● WHAT IS REQUIRED
Copy every entry exactly.

● DATA EXTRACTS
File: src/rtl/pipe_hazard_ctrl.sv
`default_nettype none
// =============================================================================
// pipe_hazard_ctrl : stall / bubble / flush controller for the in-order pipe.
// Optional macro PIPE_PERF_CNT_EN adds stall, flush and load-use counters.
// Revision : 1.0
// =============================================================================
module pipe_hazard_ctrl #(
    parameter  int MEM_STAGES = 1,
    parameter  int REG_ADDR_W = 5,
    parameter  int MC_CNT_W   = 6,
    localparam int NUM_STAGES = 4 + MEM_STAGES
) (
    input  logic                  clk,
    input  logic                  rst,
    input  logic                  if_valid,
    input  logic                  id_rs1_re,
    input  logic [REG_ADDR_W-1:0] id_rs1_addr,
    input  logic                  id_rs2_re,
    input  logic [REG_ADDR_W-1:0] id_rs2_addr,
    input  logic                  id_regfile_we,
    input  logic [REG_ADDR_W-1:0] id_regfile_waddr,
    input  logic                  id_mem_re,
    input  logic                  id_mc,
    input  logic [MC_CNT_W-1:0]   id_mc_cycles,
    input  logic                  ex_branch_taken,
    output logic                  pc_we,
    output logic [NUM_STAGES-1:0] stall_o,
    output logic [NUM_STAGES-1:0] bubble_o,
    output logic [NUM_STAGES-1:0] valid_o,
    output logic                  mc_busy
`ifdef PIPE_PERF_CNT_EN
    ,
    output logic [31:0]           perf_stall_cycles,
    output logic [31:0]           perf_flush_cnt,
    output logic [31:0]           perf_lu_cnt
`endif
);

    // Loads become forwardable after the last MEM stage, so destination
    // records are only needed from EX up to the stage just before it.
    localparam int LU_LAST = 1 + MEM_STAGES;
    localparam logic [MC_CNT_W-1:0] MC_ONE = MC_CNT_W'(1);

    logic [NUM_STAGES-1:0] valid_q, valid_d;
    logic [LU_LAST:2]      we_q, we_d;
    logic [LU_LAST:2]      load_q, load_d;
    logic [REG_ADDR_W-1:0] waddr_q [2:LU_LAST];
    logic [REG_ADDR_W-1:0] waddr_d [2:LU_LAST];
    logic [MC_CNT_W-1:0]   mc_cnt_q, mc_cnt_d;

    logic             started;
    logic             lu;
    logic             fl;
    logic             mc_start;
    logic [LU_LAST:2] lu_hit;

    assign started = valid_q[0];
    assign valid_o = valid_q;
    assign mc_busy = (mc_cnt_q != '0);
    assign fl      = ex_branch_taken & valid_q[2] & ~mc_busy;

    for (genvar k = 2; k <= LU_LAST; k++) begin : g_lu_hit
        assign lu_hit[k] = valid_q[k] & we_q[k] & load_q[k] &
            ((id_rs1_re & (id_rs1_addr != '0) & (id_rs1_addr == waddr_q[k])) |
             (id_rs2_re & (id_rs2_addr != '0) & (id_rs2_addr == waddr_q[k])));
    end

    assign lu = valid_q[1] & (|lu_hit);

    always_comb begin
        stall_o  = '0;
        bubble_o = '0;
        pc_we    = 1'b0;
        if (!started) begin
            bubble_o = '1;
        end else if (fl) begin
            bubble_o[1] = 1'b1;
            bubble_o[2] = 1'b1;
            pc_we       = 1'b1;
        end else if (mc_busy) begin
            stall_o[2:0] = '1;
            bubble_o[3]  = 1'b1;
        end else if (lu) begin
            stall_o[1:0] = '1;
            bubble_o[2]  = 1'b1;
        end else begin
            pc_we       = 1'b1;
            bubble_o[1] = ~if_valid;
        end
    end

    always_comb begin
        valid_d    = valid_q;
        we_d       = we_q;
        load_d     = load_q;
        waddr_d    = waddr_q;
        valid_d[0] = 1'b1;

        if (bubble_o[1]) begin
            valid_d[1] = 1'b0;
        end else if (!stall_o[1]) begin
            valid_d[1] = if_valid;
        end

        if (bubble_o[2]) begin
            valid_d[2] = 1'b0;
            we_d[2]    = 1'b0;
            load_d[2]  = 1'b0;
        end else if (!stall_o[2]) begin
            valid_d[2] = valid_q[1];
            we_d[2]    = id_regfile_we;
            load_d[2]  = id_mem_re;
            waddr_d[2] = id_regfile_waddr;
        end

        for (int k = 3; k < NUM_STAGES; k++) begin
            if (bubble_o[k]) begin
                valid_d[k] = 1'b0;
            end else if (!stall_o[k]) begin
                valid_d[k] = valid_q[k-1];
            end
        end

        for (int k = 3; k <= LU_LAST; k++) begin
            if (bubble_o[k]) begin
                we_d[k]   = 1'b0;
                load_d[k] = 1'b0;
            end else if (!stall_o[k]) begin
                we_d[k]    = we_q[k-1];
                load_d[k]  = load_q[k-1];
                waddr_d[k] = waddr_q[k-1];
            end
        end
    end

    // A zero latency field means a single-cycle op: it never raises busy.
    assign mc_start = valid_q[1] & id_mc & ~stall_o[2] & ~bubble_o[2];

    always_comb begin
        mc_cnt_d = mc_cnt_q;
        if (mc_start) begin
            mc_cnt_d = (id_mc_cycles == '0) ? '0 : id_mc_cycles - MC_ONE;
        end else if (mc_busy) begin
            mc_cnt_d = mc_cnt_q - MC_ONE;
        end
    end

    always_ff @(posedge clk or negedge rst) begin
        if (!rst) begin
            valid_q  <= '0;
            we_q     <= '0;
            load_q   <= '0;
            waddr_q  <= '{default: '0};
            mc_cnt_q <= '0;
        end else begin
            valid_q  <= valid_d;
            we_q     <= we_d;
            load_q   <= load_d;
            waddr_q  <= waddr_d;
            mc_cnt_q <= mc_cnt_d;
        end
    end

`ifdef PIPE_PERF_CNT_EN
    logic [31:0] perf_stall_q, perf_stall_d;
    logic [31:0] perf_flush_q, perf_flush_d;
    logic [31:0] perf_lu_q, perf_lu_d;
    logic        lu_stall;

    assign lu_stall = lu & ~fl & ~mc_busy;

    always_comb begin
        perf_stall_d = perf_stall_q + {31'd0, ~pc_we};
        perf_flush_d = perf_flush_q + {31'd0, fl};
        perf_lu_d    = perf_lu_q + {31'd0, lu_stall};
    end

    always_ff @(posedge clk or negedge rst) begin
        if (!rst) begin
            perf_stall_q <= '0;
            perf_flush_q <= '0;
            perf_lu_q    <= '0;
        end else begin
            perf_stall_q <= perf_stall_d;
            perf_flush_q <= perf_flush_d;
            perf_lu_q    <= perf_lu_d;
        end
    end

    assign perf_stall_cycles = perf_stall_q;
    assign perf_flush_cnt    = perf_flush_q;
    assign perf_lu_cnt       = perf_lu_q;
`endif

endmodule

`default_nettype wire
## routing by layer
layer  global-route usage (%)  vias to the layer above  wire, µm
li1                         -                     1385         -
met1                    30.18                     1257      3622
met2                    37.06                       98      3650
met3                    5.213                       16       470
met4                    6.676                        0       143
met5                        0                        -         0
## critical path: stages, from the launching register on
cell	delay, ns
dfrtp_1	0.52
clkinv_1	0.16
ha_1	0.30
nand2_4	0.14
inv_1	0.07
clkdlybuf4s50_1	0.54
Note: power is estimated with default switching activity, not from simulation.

● SOLUTION
File: src/rtl/pipe_hazard_ctrl.sv
`default_nettype none
// =============================================================================
// pipe_hazard_ctrl : stall / bubble / flush controller for the in-order pipe.
// Optional macro PIPE_PERF_CNT_EN adds stall, flush and load-use counters.
// Revision : 1.0
// =============================================================================
module pipe_hazard_ctrl #(
    parameter  int MEM_STAGES = 1,
    parameter  int REG_ADDR_W = 5,
    parameter  int MC_CNT_W   = 6,
    localparam int NUM_STAGES = 4 + MEM_STAGES
) (
    input  logic                  clk,
    input  logic                  rst,
    input  logic                  if_valid,
    input  logic                  id_rs1_re,
    input  logic [REG_ADDR_W-1:0] id_rs1_addr,
    input  logic                  id_rs2_re,
    input  logic [REG_ADDR_W-1:0] id_rs2_addr,
    input  logic                  id_regfile_we,
    input  logic [REG_ADDR_W-1:0] id_regfile_waddr,
    input  logic                  id_mem_re,
    input  logic                  id_mc,
    input  logic [MC_CNT_W-1:0]   id_mc_cycles,
    input  logic                  ex_branch_taken,
    output logic                  pc_we,
    output logic [NUM_STAGES-1:0] stall_o,
    output logic [NUM_STAGES-1:0] bubble_o,
    output logic [NUM_STAGES-1:0] valid_o,
    output logic                  mc_busy
`ifdef PIPE_PERF_CNT_EN
    ,
    output logic [31:0]           perf_stall_cycles,
    output logic [31:0]           perf_flush_cnt,
    output logic [31:0]           perf_lu_cnt
`endif
);

    // Loads become forwardable after the last MEM stage, so destination
    // records are only needed from EX up to the stage just before it.
    localparam int LU_LAST = 1 + MEM_STAGES;
    localparam logic [MC_CNT_W-1:0] MC_ONE = MC_CNT_W'(1);

    logic [NUM_STAGES-1:0] valid_q, valid_d;
    logic [LU_LAST:2]      we_q, we_d;
    logic [LU_LAST:2]      load_q, load_d;
    logic [REG_ADDR_W-1:0] waddr_q [2:LU_LAST];
    logic [REG_ADDR_W-1:0] waddr_d [2:LU_LAST];
    logic [MC_CNT_W-1:0]   mc_cnt_q, mc_cnt_d;

    logic             started;
    logic             lu;
    logic             fl;
    logic             mc_start;
    logic [LU_LAST:2] lu_hit;

    assign started = valid_q[0];
    assign valid_o = valid_q;
    assign mc_busy = (mc_cnt_q != '0);
    assign fl      = ex_branch_taken & valid_q[2] & ~mc_busy;

    for (genvar k = 2; k <= LU_LAST; k++) begin : g_lu_hit
        assign lu_hit[k] = valid_q[k] & we_q[k] & load_q[k] &
            ((id_rs1_re & (id_rs1_addr != '0) & (id_rs1_addr == waddr_q[k])) |
             (id_rs2_re & (id_rs2_addr != '0) & (id_rs2_addr == waddr_q[k])));
    end

    assign lu = valid_q[1] & (|lu_hit);

    always_comb begin
        stall_o  = '0;
        bubble_o = '0;
        pc_we    = 1'b0;
        if (!started) begin
            bubble_o = '1;
        end else if (fl) begin
            bubble_o[1] = 1'b1;
            bubble_o[2] = 1'b1;
            pc_we       = 1'b1;
        end else if (mc_busy) begin
            stall_o[2:0] = '1;
            bubble_o[3]  = 1'b1;
        end else if (lu) begin
            stall_o[1:0] = '1;
            bubble_o[2]  = 1'b1;
        end else begin
            pc_we       = 1'b1;
            bubble_o[1] = ~if_valid;
        end
    end

    always_comb begin
        valid_d    = valid_q;
        we_d       = we_q;
        load_d     = load_q;
        waddr_d    = waddr_q;
        valid_d[0] = 1'b1;

        if (bubble_o[1]) begin
            valid_d[1] = 1'b0;
        end else if (!stall_o[1]) begin
            valid_d[1] = if_valid;
        end

        if (bubble_o[2]) begin
            valid_d[2] = 1'b0;
            we_d[2]    = 1'b0;
            load_d[2]  = 1'b0;
        end else if (!stall_o[2]) begin
            valid_d[2] = valid_q[1];
            we_d[2]    = id_regfile_we;
            load_d[2]  = id_mem_re;
            waddr_d[2] = id_regfile_waddr;
        end

        for (int k = 3; k < NUM_STAGES; k++) begin
            if (bubble_o[k]) begin
                valid_d[k] = 1'b0;
            end else if (!stall_o[k]) begin
                valid_d[k] = valid_q[k-1];
            end
        end

        for (int k = 3; k <= LU_LAST; k++) begin
            if (bubble_o[k]) begin
                we_d[k]   = 1'b0;
                load_d[k] = 1'b0;
            end else if (!stall_o[k]) begin
                we_d[k]    = we_q[k-1];
                load_d[k]  = load_q[k-1];
                waddr_d[k] = waddr_q[k-1];
            end
        end
    end

    // A zero latency field means a single-cycle op: it never raises busy.
    assign mc_start = valid_q[1] & id_mc & ~stall_o[2] & ~bubble_o[2];

    always_comb begin
        mc_cnt_d = mc_cnt_q;
        if (mc_start) begin
            mc_cnt_d = (id_mc_cycles == '0) ? '0 : id_mc_cycles - MC_ONE;
        end else if (mc_busy) begin
            mc_cnt_d = mc_cnt_q - MC_ONE;
        end
    end

    always_ff @(posedge clk or negedge rst) begin
        if (!rst) begin
            valid_q  <= '0;
            we_q     <= '0;
            load_q   <= '0;
            waddr_q  <= '{default: '0};
            mc_cnt_q <= '0;
        end else begin
            valid_q  <= valid_d;
            we_q     <= we_d;
            load_q   <= load_d;
            waddr_q  <= waddr_d;
            mc_cnt_q <= mc_cnt_d;
        end
    end

`ifdef PIPE_PERF_CNT_EN
    logic [31:0] perf_stall_q, perf_stall_d;
    logic [31:0] perf_flush_q, perf_flush_d;
    logic [31:0] perf_lu_q, perf_lu_d;
    logic        lu_stall;

    assign lu_stall = lu & ~fl & ~mc_busy;

    always_comb begin
        perf_stall_d = perf_stall_q + {31'd0, ~pc_we};
        perf_flush_d = perf_flush_q + {31'd0, fl};
        perf_lu_d    = perf_lu_q + {31'd0, lu_stall};
    end

    always_ff @(posedge clk or negedge rst) begin
        if (!rst) begin
            perf_stall_q <= '0;
            perf_flush_q <= '0;
            perf_lu_q    <= '0;
        end else begin
            perf_stall_q <= perf_stall_d;
            perf_flush_q <= perf_flush_d;
            perf_lu_q    <= perf_lu_d;
        end
    end

    assign perf_stall_cycles = perf_stall_q;
    assign perf_flush_cnt    = perf_flush_q;
    assign perf_lu_cnt       = perf_lu_q;
`endif

endmodule

`default_nettype wire
## routing by layer
layer  global-route usage (%)  vias to the layer above  wire, µm
li1                         -                     1385         -
met1                    30.18                     1257      3622
met2                    37.06                       98      3650
met3                    5.213                       16       470
met4                    6.676                        0       143
met5                        0                        -         0
## critical path: stages, from the launching register on
cell	delay, ns
dfrtp_1	0.52
clkinv_1	0.16
ha_1	0.30
nand2_4	0.14
inv_1	0.07
clkdlybuf4s50_1	0.54
Note: power is estimated with default switching activity, not from simulation.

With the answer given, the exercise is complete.